Imagine conducting extensive user research. You reveal extremely interesting information and present it to your client and the project team. They seem intrigued and appreciate learning about the users and their needs. You feel that you’ve done a good job and that this knowledge is going to make a big difference in their project. However, you find months later that your report sits on a shelf, your presentation sits in a project folder on the server, the personas lie under a pile of other documents on people’s shelves, and the information you conveyed has faded from the minds of the meeting attendees.

How did this happen? Why does user research information sometimes go unused, and how can we prevent this from happening? Of course, the easy answer may be that the research was poorly planned, poorly conducted, or the findings were poorly presented. But why does even good research get forgotten? Let’s look at the answers to that question.

Knowledge inscribed on building 
Image courtesy of Marcin Wichary by Creative Commons license

User Research Provides Knowledge and Understanding

User research provides valuable information about the users, their tasks, the tools they use, and their environment, but that information doesn’t always translate directly into concrete recommendations or requirements. Unlike usability testing, which finds problems and provides specific recommendations, user research provides knowledge and understanding, which is important, but doesn’t always point to immediate design directions.

This understanding of the users and their needs becomes valuable when making design decisions. As you decide how a particular feature or interaction should work, you pull upon the information that you learned during user research to make the right decisions.

Research Knowledge Is Needed to Make Design Decisions

For user research to be successful, the knowledge and understanding of the users has to reside in the minds of the people who need that information the most – the designers. Yes, it’s good for everyone to hear about the user research findings, but the people who most need to absorb the information are those who need to make direct design decisions based on that information.

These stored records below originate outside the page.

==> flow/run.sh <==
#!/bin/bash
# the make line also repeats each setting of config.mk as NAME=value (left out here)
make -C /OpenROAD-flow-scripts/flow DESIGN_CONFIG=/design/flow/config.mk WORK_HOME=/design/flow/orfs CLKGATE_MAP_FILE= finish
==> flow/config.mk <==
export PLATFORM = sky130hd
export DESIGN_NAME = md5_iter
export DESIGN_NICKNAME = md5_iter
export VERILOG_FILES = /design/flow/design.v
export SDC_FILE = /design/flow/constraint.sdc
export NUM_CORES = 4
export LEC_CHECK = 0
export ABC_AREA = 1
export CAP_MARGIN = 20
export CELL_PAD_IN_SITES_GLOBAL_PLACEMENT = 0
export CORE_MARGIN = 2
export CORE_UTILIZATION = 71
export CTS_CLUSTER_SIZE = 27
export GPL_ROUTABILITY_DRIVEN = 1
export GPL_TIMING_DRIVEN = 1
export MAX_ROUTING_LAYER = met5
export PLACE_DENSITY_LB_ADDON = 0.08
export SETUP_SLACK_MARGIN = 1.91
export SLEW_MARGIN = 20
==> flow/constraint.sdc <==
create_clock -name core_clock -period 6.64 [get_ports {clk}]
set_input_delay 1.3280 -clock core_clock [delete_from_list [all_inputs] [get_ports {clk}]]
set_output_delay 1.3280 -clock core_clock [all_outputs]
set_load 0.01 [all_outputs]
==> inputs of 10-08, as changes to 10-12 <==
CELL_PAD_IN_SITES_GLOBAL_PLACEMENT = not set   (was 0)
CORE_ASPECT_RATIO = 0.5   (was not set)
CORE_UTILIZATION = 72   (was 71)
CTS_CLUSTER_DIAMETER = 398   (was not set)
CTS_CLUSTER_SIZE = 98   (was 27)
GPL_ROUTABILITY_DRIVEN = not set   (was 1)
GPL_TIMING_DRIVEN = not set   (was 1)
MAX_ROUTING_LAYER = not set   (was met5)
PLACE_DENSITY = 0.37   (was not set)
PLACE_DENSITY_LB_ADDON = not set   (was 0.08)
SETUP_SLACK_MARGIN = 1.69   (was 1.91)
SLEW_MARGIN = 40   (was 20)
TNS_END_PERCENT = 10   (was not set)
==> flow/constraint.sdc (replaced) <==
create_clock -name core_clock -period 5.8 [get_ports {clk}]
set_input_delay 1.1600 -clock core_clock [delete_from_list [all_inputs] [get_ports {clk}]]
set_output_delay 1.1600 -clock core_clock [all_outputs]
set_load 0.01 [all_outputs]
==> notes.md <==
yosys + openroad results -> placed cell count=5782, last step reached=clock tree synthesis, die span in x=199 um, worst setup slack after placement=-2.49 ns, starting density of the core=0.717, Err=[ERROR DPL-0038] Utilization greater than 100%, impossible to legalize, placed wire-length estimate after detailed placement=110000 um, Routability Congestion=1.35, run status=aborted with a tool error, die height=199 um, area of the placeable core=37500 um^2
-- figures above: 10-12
Design top, start of the top module:
module top(
    input wire clk,
    input wire reset,
    input wire [7:0] next_in,
    output wire [7:0] f
    );
Size: about 1300 cells after synthesis, roughly 140 flip-flops, about 18 I/O pins, about 0.012 mm² of cells after synthesis.
clock: 12.0 ns
lec_check: 0
cap_margin: 20
cell_pad_in_sites_detail_placement: 0
cell_pad_in_sites_global_placement: 1
core_aspect_ratio: 0.5
core_margin: 7
core_utilization: 33
cts_cluster_diameter: 392
cts_cluster_size: 98
place_density: 0.89
slew_margin: 20
tns_end_percent: 15
run.sh (not shown) runs the stock make flow with config.mk's settings and CLKGATE_MAP_FILE=.
Next try:
- CELL_PAD_IN_SITES_DETAIL_PLACEMENT: 0 -> 1
- CELL_PAD_IN_SITES_GLOBAL_PLACEMENT: 1 -> 0
- CORE_UTILIZATION: 33 -> 56
- PLACE_DENSITY: 0.89 -> default
- PLACE_DENSITY_LB_ADDON: default -> 0.11
=> The changed run produced a clean layout; wire length came out higher by about 50%; non-clock buffer count came out higher by 11; design area came out lower by 0.46%; setup slack got worse by 420 ps; total power came out higher by 9.2%; utilization came out higher by 26 points; first-iteration DRC count came out higher by 38%; sequential power came out higher by 3.2%; area after synthesis is unchanged; flip-flop count does not change; die area came out lower by about 40%.

---

top again, from the RTL that the note above started with.
## top
module top(
    input wire clk,
    input wire reset,
    input wire [7:0] next_in,
    output wire [7:0] f
    );
Settings: LEC_CHECK=0, ABC_AREA=1, CAP_MARGIN=20, CELL_PAD_IN_SITES_GLOBAL_PLACEMENT=0, CORE_MARGIN=2, CORE_UTILIZATION=72, CTS_CLUSTER_DIAMETER=133, CTS_CLUSTER_SIZE=49, PLACE_DENSITY_LB_ADDON=0.2, SLEW_MARGIN=20, TNS_END_PERCENT=5; clock period 7.86 ns.
The first run ended with an error in 5_1_grt.
Rerun with:
Settings changed: CELL_PAD_IN_SITES_GLOBAL_PLACEMENT 0 to unset, CTS_CLUSTER_DIAMETER 133 to unset, CTS_CLUSTER_SIZE 49 to 15, PLACE_DENSITY set to 0.84, PLACE_DENSITY_LB_ADDON 0.2 to unset, TNS_END_PERCENT 5 to unset.
Clock period 7.86 ns to 8.6 ns, I/O delays scaled along.
=> With this change the flow produced a layout that fails on setup timing; synthesized cell count does not change; synthesized area does not change; die size stays the same.
Rerun with:
Settings changed: CORE_UTILIZATION 72 to 66, CTS_CLUSTER_SIZE 15 to 99, PLACE_DENSITY 0.84 to unset.
Clock period 8.6 ns to 6.43 ns, I/O delays scaled along.
=> With this change the flow did not get past 5_1_grt, error GRT-0232; area after synthesis does not change; synthesized cell count stays the same; die size came out higher by 8.8%.
Rerun with:
Settings changed: CORE_UTILIZATION 66 to 62, CTS_CLUSTER_SIZE 99 to unset, SETUP_SLACK_MARGIN set to 0.91.
What happened: With this change the flow reached the layout checks and failed them: setup timing. Synthesized area does not change. Die size increases by 6.3%. Synthesized cell count is unchanged.

---

run 1:
Starting RTL as in the previous note.
Settings: LEC_CHECK=0, ABC_AREA=0, CAP_MARGIN=20, CORE_MARGIN=2, CORE_UTILIZATION=72, CTS_CLUSTER_DIAMETER=400, CTS_CLUSTER_SIZE=95, PLACE_DENSITY=0.8, SLEW_MARGIN=20; clock period 7.55 ns.
Run 1 did not finish; a tool error ended it in 4_1_cts.
The following lists how run 2 was set up differently from run 1:
Settings: clearing CTS_CLUSTER_DIAMETER, which used to be 400; clearing CTS_CLUSTER_SIZE, which used to be 95; swapping 72 for 40 in CORE_UTILIZATION; clearing ABC_AREA, which used to be 0; clearing PLACE_DENSITY, which used to be 0.8; swapping 7.55 for 11.6 in the clock period (ns, I/O delays scaled along).
[summary]
Core area | run 2 above run 1
As far as count of mapped cells out of synthesis goes, run 2 and run 1 are indistinguishable; the numbers are identical.
Global placement routability congestion in run 2 vs run 1: down 14%
Run 2 finished all stages; the layout is clean.
[inputs] run 3 vs run 2
Settings: ABC_AREA newly set to 1; CTS_CLUSTER_SIZE newly set to 15; CORE_UTILIZATION changed from 40 to 66; the clock period (ns, I/O delays scaled along) changed from 11.6 to 7.67.
Findings:
Diff run 2 -> run 3 | global-route met1 utilization | increase of 21 points. In the metrics for run 2 and run 3, the one carrying the higher share of synthesized area spent on multiplexers is run 2. Run 3 ended up with a lower summed negative setup slack over all endpoints than run 2 did. Of run 2 and run 3, only run 2 finishes the flow clean. Compared run 3 vs run 2, and die size is down in run 3. Power after layout, run 2 and run 3, lower one = run 2. Die width ends up lower on run 3.
Input changes introduced in run 4 (baseline for comparison: run 3):
Settings: CORE_UTILIZATION changed from 66 to 72; PLACE_DENSITY newly set to 0.66; the clock period (ns, I/O delays scaled along) changed from 7.67 to 9.09.
Findings:
Looking at the reports, run 4 completed the entire flow and the layout it produced met the timing, design-rule and antenna checks.
NOTE critical path depth run 3->run 4 decreased by a little under 10%
The number of non-clock buffers in run 4 sits 76% below the value recorded for run 3.
Combinational share of cell area for run 4 is higher than for run 3.
Changes observed in run 4 relative to run 3: setup slack after layout went up 1530 ps; internal power contribution went down about 17%; clock buffer instance count of the final layout went down 4.
Sequential group share of total power for run 4 is lower than for run 3.
Edits applied to the flow inputs when going from run 4 to run 5:
Settings: PLACE_DENSITY no longer set, was 0.66; ABC_AREA no longer set, was 1; SETUP_SLACK_MARGIN now -0.41, previously not set; CTS_CLUSTER_SIZE no longer set, was 15; the clock period (ns, I/O delays scaled along) now 5.33, was 9.09.
Results
Run 5 failed in 5_1_grt with GRT-0116.
Compared with run 4, in run 5 unique cell type count in the Yosys netlist shows an increase of about 120%; chip area shows no meaningful change.
In the tables for run 4 and run 5, mux contribution to synthesized area reads lower with run 4.
Going from run 4 to run 5, cell area reported after detailed placement grows by 1800 um^2.
What run 6 does differently from run 5 at the input level:
Settings: SETUP_SLACK_MARGIN changed from -0.41 to 0.11; ABC_AREA newly set to 1; PLACE_DENSITY_LB_ADDON newly set to 0.01; the clock period (ns, I/O delays scaled along) changed from 5.33 to 9.06.
### Flow results
The final layout from run 6, which completed every stage, passed the timing, design-rule and antenna checks at the end of the flow. Against run 5 as the reference, run 6 delivers a higher total placed cells including tap cells. Number of buffers created by CTS across run 5 and run 6: no real change. Changes observed in run 6 relative to run 5: die footprint roughly the same; yosys synthesis chip area saw little to no change. Between run 5 and run 6, post-placement setup slack is higher for run 6, run 5 comes in under that. Summary of run 6 over run 5: die height essentially unchanged, area fraction in full adders, half adders and majority gates essentially unchanged, number of nets at floorplan increased 27%. Instance area after placement (lower): run 6. Per the comparison of run 6 with run 5, number of buffers between clock root and the deepest sink roughly the same, synthesized cell count higher.
Power is estimated from default activity; no workload was simulated.
== v12 ==
==> flow/design.v (excerpt) <==
module  uart_top(
								input  clk,
								input  rst_n,
								input  din,
								input sw8,
								output  reg  [23:0] pic_out,
								output  reg [16:0] addr,
								output  reg wr_ram,
								output  tx,
								output  reg pic_done,    
								output  reg  pic_download,    
								output  reg [7:0] rgb_led
								);
clock: 10.0 ns
lec_check: 0
cap_margin: 20
core_aspect_ratio: 1.7
core_margin: 9
core_utilization: 40
cts_cluster_diameter: 375
cts_cluster_size: 100
slew_margin: 20
run.sh (not shown) runs the stock make flow with config.mk's settings and CLKGATE_MAP_FILE=.
In summary, v12 completed successfully, with a layout that passed the timing, DRC and antenna checks.
Modified inputs, v14 compared to v12
diff --git a/flow/config.mk b/flow/config.mk
--- a/flow/config.mk
+++ b/flow/config.mk
@@ -7,8 +7,10 @@
 export LEC_CHECK = 0
 export CAP_MARGIN = 20
-export CORE_ASPECT_RATIO = 1.7
-export CORE_MARGIN = 9
-export CORE_UTILIZATION = 40
+export CORE_ASPECT_RATIO = 0.5
+export CORE_MARGIN = 2
+export CORE_UTILIZATION = 66
 export CTS_CLUSTER_DIAMETER = 375
 export CTS_CLUSTER_SIZE = 100
+export SETUP_SLACK_MARGIN = -0.96
 export SLEW_MARGIN = 20
+export TNS_END_PERCENT = 5
Findings:
- Between v12 and v14, the flow reports overall power decreasing slightly.
- NOTE number of instances in the placed design v12->v14 decreased by more than 10%
- In the reports for v12 and v14, the larger data arrival at the endpoint of the critical path belongs to v12.
- Clock share of power, v12 and v14: larger value in v12

---

## pepper
Starting RTL as in the previous note.
export LEC_CHECK = 0
export ABC_AREA = 1
export CAP_MARGIN = 20
export CELL_PAD_IN_SITES_GLOBAL_PLACEMENT = 1
export CORE_ASPECT_RATIO = 1.28
export CORE_MARGIN = 2
export CORE_UTILIZATION = 32
export GPL_ROUTABILITY_DRIVEN = 0
export MAX_ROUTING_LAYER = met4
export SLEW_MARGIN = 25
create_clock -name core_clock -period 10.0 [get_ports {clk}]
pepper | stages: all done | timing, DRC, antenna: all pass
### pepper -> violet
Settings: GPL_ROUTABILITY_DRIVEN now 1, was 0; TNS_END_PERCENT now 75, previously not set; MAX_ROUTING_LAYER now met5, was met4; CTS_CLUSTER_DIAMETER now 27, previously not set; the clock period (ns, I/O delays scaled along) now 2.58, was 10.0.
- Maximum number of pins on one net before global-route repair delta for violet relative to pepper: about 9% lower
- Re via count: violet is about 1.4% up on pepper.
- Power spent charging and discharging nets ended up about 300% higher on violet than on pepper.
- | worst ir drop on vdd | violet vs pepper | about 350% higher |
- [compare] base=pepper new=violet: total number of nets in the final design +18; routed length on met2 went up; sequential share of cell area now sits lower.
- When violet is measured against pepper, its wire length turns out 2.4% higher.
- Total power: violet above pepper
- In the tables for violet and pepper, area overhead of the layout relative to synthesis reads lower with pepper.
Here is what was changed in the inputs of fjord compared with violet.
Settings: GPL_ROUTABILITY_DRIVEN: 1 -> unset; CORE_ASPECT_RATIO: 1.28 -> unset; CAP_MARGIN: 20 -> 40; MAX_ROUTING_LAYER: met5 -> unset; SLEW_MARGIN: 25 -> 20; CELL_PAD_IN_SITES_GLOBAL_PLACEMENT: 1 -> unset; TNS_END_PERCENT: 75 -> 20; CTS_CLUSTER_DIAMETER: 27 -> unset; CORE_UTILIZATION: 32 -> 72; the clock period (ns, I/O delays scaled along): 2.58 -> 7.49.
Summary — data arrival time of the critical path, fjord relative to violet: lower, by 1.14 ns.
Final cell area: fjord below violet
Final total power (fjord vs. violet) decreases by more than half
Per the comparison of fjord with violet, clock-buffer cell count higher; aggregate global-route resource usage higher.
[fjord vs violet] via count: higher in fjord
From fjord to violet, average footprint of a synthesized cell did not move at all.
Inputs modified between fjord and tundra:
Settings: a change of CAP_MARGIN from 40 to 20; a deleted ABC_AREA that had been 1; a deleted TNS_END_PERCENT that had been 20; a change of CORE_UTILIZATION from 72 to 43; a change of the clock period (ns, I/O delays scaled along) from 7.49 to 3.68.
Results
The run showing the smaller worst slew slack as a fraction of its limit is tundra. tundra vs fjord — chip area from the yosys synthesis statistics dropped by a few percent. tundra against fjord: area added between synthesis and finish grew by 1.7 points, final worst setup slack shrank by 4.22 ns, worst hold slack across all endpoints shrank by 0.040 ns, power grew by about 100%. Detailed placer's ending HPWL, tundra and fjord, lower one = tundra. In the reports for tundra and fjord, the smaller global-route usage belongs to tundra. tundra vs fjord: met3 demand-to-capacity share in global routing down. Critical path depth was lower in fjord than in tundra.
Modified inputs, xenon compared to tundra
Settings: ABC_AREA newly set to 0; SETUP_SLACK_MARGIN newly set to 0.57; CTS_CLUSTER_SIZE newly set to 23; CORE_UTILIZATION changed from 43 to 70; CAP_MARGIN changed from 20 to 0; the clock period (ns, I/O delays scaled along) changed from 3.68 to 2.04.
Results
xenon did not run to completion, as it errored out during clock tree synthesis (4_1_cts).
Per the comparison of xenon with tundra, unique cell type count in the Yosys netlist comparable; die outline area moved down; count of placed standard cells including taps dropped 33; post-place setup slack lost 1.54 ns; number of nets produced by synthesis did not really move.
On number of core rows: between xenon and tundra, it ends up higher for tundra.
Core area, xenon vs tundra: down by more than a quarter

---

Starting RTL as in the previous note.
==> flow/design.v (excerpt) <==
module  uart_top(
								input  clk,
								input  rst_n,
								input  din,
								input sw8,
								output  reg  [23:0] pic_out,
								output  reg [16:0] addr,
								output  reg wr_ram,
								output  tx,
								output  reg pic_done,    
								output  reg  pic_download,    
								output  reg [7:0] rgb_led
								);
make LEC_CHECK=0 CAP_MARGIN=30 CELL_PAD_IN_SITES_DETAIL_PLACEMENT=2 CELL_PAD_IN_SITES_GLOBAL_PLACEMENT=3 CORE_MARGIN=4 CORE_UTILIZATION=61 CTS_CLUSTER_DIAMETER=253 CTS_CLUSTER_SIZE=86 GPL_ROUTABILITY_DRIVEN=1 GPL_TIMING_DRIVEN=0 HOLD_SLACK_MARGIN=0.02 MAX_ROUTING_LAYER=met5 PLACE_DENSITY_LB_ADDON=0.07 SLEW_MARGIN=20 TNS_END_PERCENT=20 finish   # period 3.42 ns
The starting point never finished: it broke off in global placement without I/O (3_1_place_gp_skip_io) (FLW-0024).
Change:
CELL_PAD_IN_SITES_DETAIL_PLACEMENT = default   (was 2)
CELL_PAD_IN_SITES_GLOBAL_PLACEMENT = default   (was 3)
CORE_MARGIN = 2   (was 4)
CORE_UTILIZATION = 71   (was 61)
CTS_CLUSTER_DIAMETER = 221   (was 253)
CTS_CLUSTER_SIZE = default   (was 86)
GPL_TIMING_DRIVEN = 1   (was 0)
HOLD_SLACK_MARGIN = default   (was 0.02)
MAX_ROUTING_LAYER = default   (was met5)
PLACE_DENSITY_LB_ADDON = default   (was 0.07)
TNS_END_PERCENT = default   (was 20)
clock period = 3.08 ns   (was 3.42 ns; I/O delays follow)
After rerunning: The changed run completed and failed the layout checks on setup timing; synthesized cell count does not change; die size went down by about 20%; synthesized area stays the same.
Change:
CORE_UTILIZATION = 70   (was 71)
CTS_CLUSTER_DIAMETER = 228   (was 221)
clock period = 3.25 ns   (was 3.08 ns; I/O delays follow)
After rerunning: The changed run ran to the end with violations: setup timing. Via count grows by 1.6%. Utilization shrinks by 1.6 points. Area after synthesis is unchanged. Wire length hardly moves. Die size grows by 1.4%. Power shrinks by 8.9%. Clock-buffer cell count stays the same. Setup slack is worse by 34 ps. Cell area shrinks by 0.85%. Non-clock buffer count shrinks by 2. Fmax shrinks by 5.8%.
Change:
CAP_MARGIN = 20   (was 30)
CORE_UTILIZATION = 40   (was 70)
CTS_CLUSTER_DIAMETER = default   (was 228)
GPL_ROUTABILITY_DRIVEN = default   (was 1)
GPL_TIMING_DRIVEN = default   (was 1)
clock period = 3.68 ns   (was 3.25 ns; I/O delays follow)
Effect:
- Now the flow finished clean
- via count decreases by roughly a tenth
- clock power drops by roughly a tenth
- combinational power went down by well over a third
- count of clock-buffer cells in the layout stays the same
- maximum frequency went up slightly
- die area went up by well over a third
- hold slack gains 160 ps
- final area goes down by a few percent
Change:
ABC_AREA = 1   (was default)
CORE_UTILIZATION = 70   (was 40)
CTS_CLUSTER_DIAMETER = 233   (was default)
CTS_CLUSTER_SIZE = 23   (was default)
SETUP_SLACK_MARGIN = 0.85   (was default)
clock period = 2.93 ns   (was 3.68 ns; I/O delays follow)
After rerunning: The new run went through all stages and came out clean; final area came out higher by 9.2%; fmax came out higher by 31%; die size came out lower by 39%; via count came out higher by 39%; global-route usage came out higher by 17 points.
Change:
CORE_UTILIZATION = 72   (was 70)
CTS_CLUSTER_DIAMETER = default   (was 233)
CTS_CLUSTER_SIZE = default   (was 23)
SETUP_SLACK_MARGIN = default   (was 0.85)
clock period = 2.58 ns   (was 2.93 ns; I/O delays follow)
With this change the flow completed and failed the layout checks on setup timing.
Total power goes up by 13%.
Routed wire length rose by 3.4%.
Non-clock buffer count does not change.
Via count came out higher by 2.2%.
Clock power increases by about 20%.
Die size fell by about 2.7%.
First-iteration DRC count went up by 46%.
Sequential power rises by 13%.
Utilization went up by 0.63 points.
Cell count is unchanged.
Cell area drops by 1.2%.
Power and IR drop assume default switching activity.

Reading a report or attending a presentation provides information, but it doesn’t always stick in people’s minds. The findings are distilled down to a summary, which is fine for most of the audience, but it’s not enough to deeply internalize the information. To truly understand the users and their needs, designers need to attend or to conduct the research themselves. Either the designer should be a generalist researcher and designer, or the designers should attend and observe the research sessions, led by a researcher specialist.

Two silos 
Image courtesy of Rutkowski Photography by Creative Commons license

Siloed Research and Design Isn’t User-Centered

Perhaps the worst arrangement is when research and design are siloed activities performed by different specialists. A researcher conducts the user research alone and presents the findings to the project team. The designer then conducts the design alone, using whatever is remembered from the user research presentation. In this model, the person with the deepest understanding of the users, the researcher, is not involved in the design.

Where Does User Research Knowledge Belong?

User research knowledge belongs in the minds of everyone involved in a project, but it’s most important for that information to be deeply engrained in the minds of those making decisions. That’s primarily the designer. Involve designers to get the best value out of user research.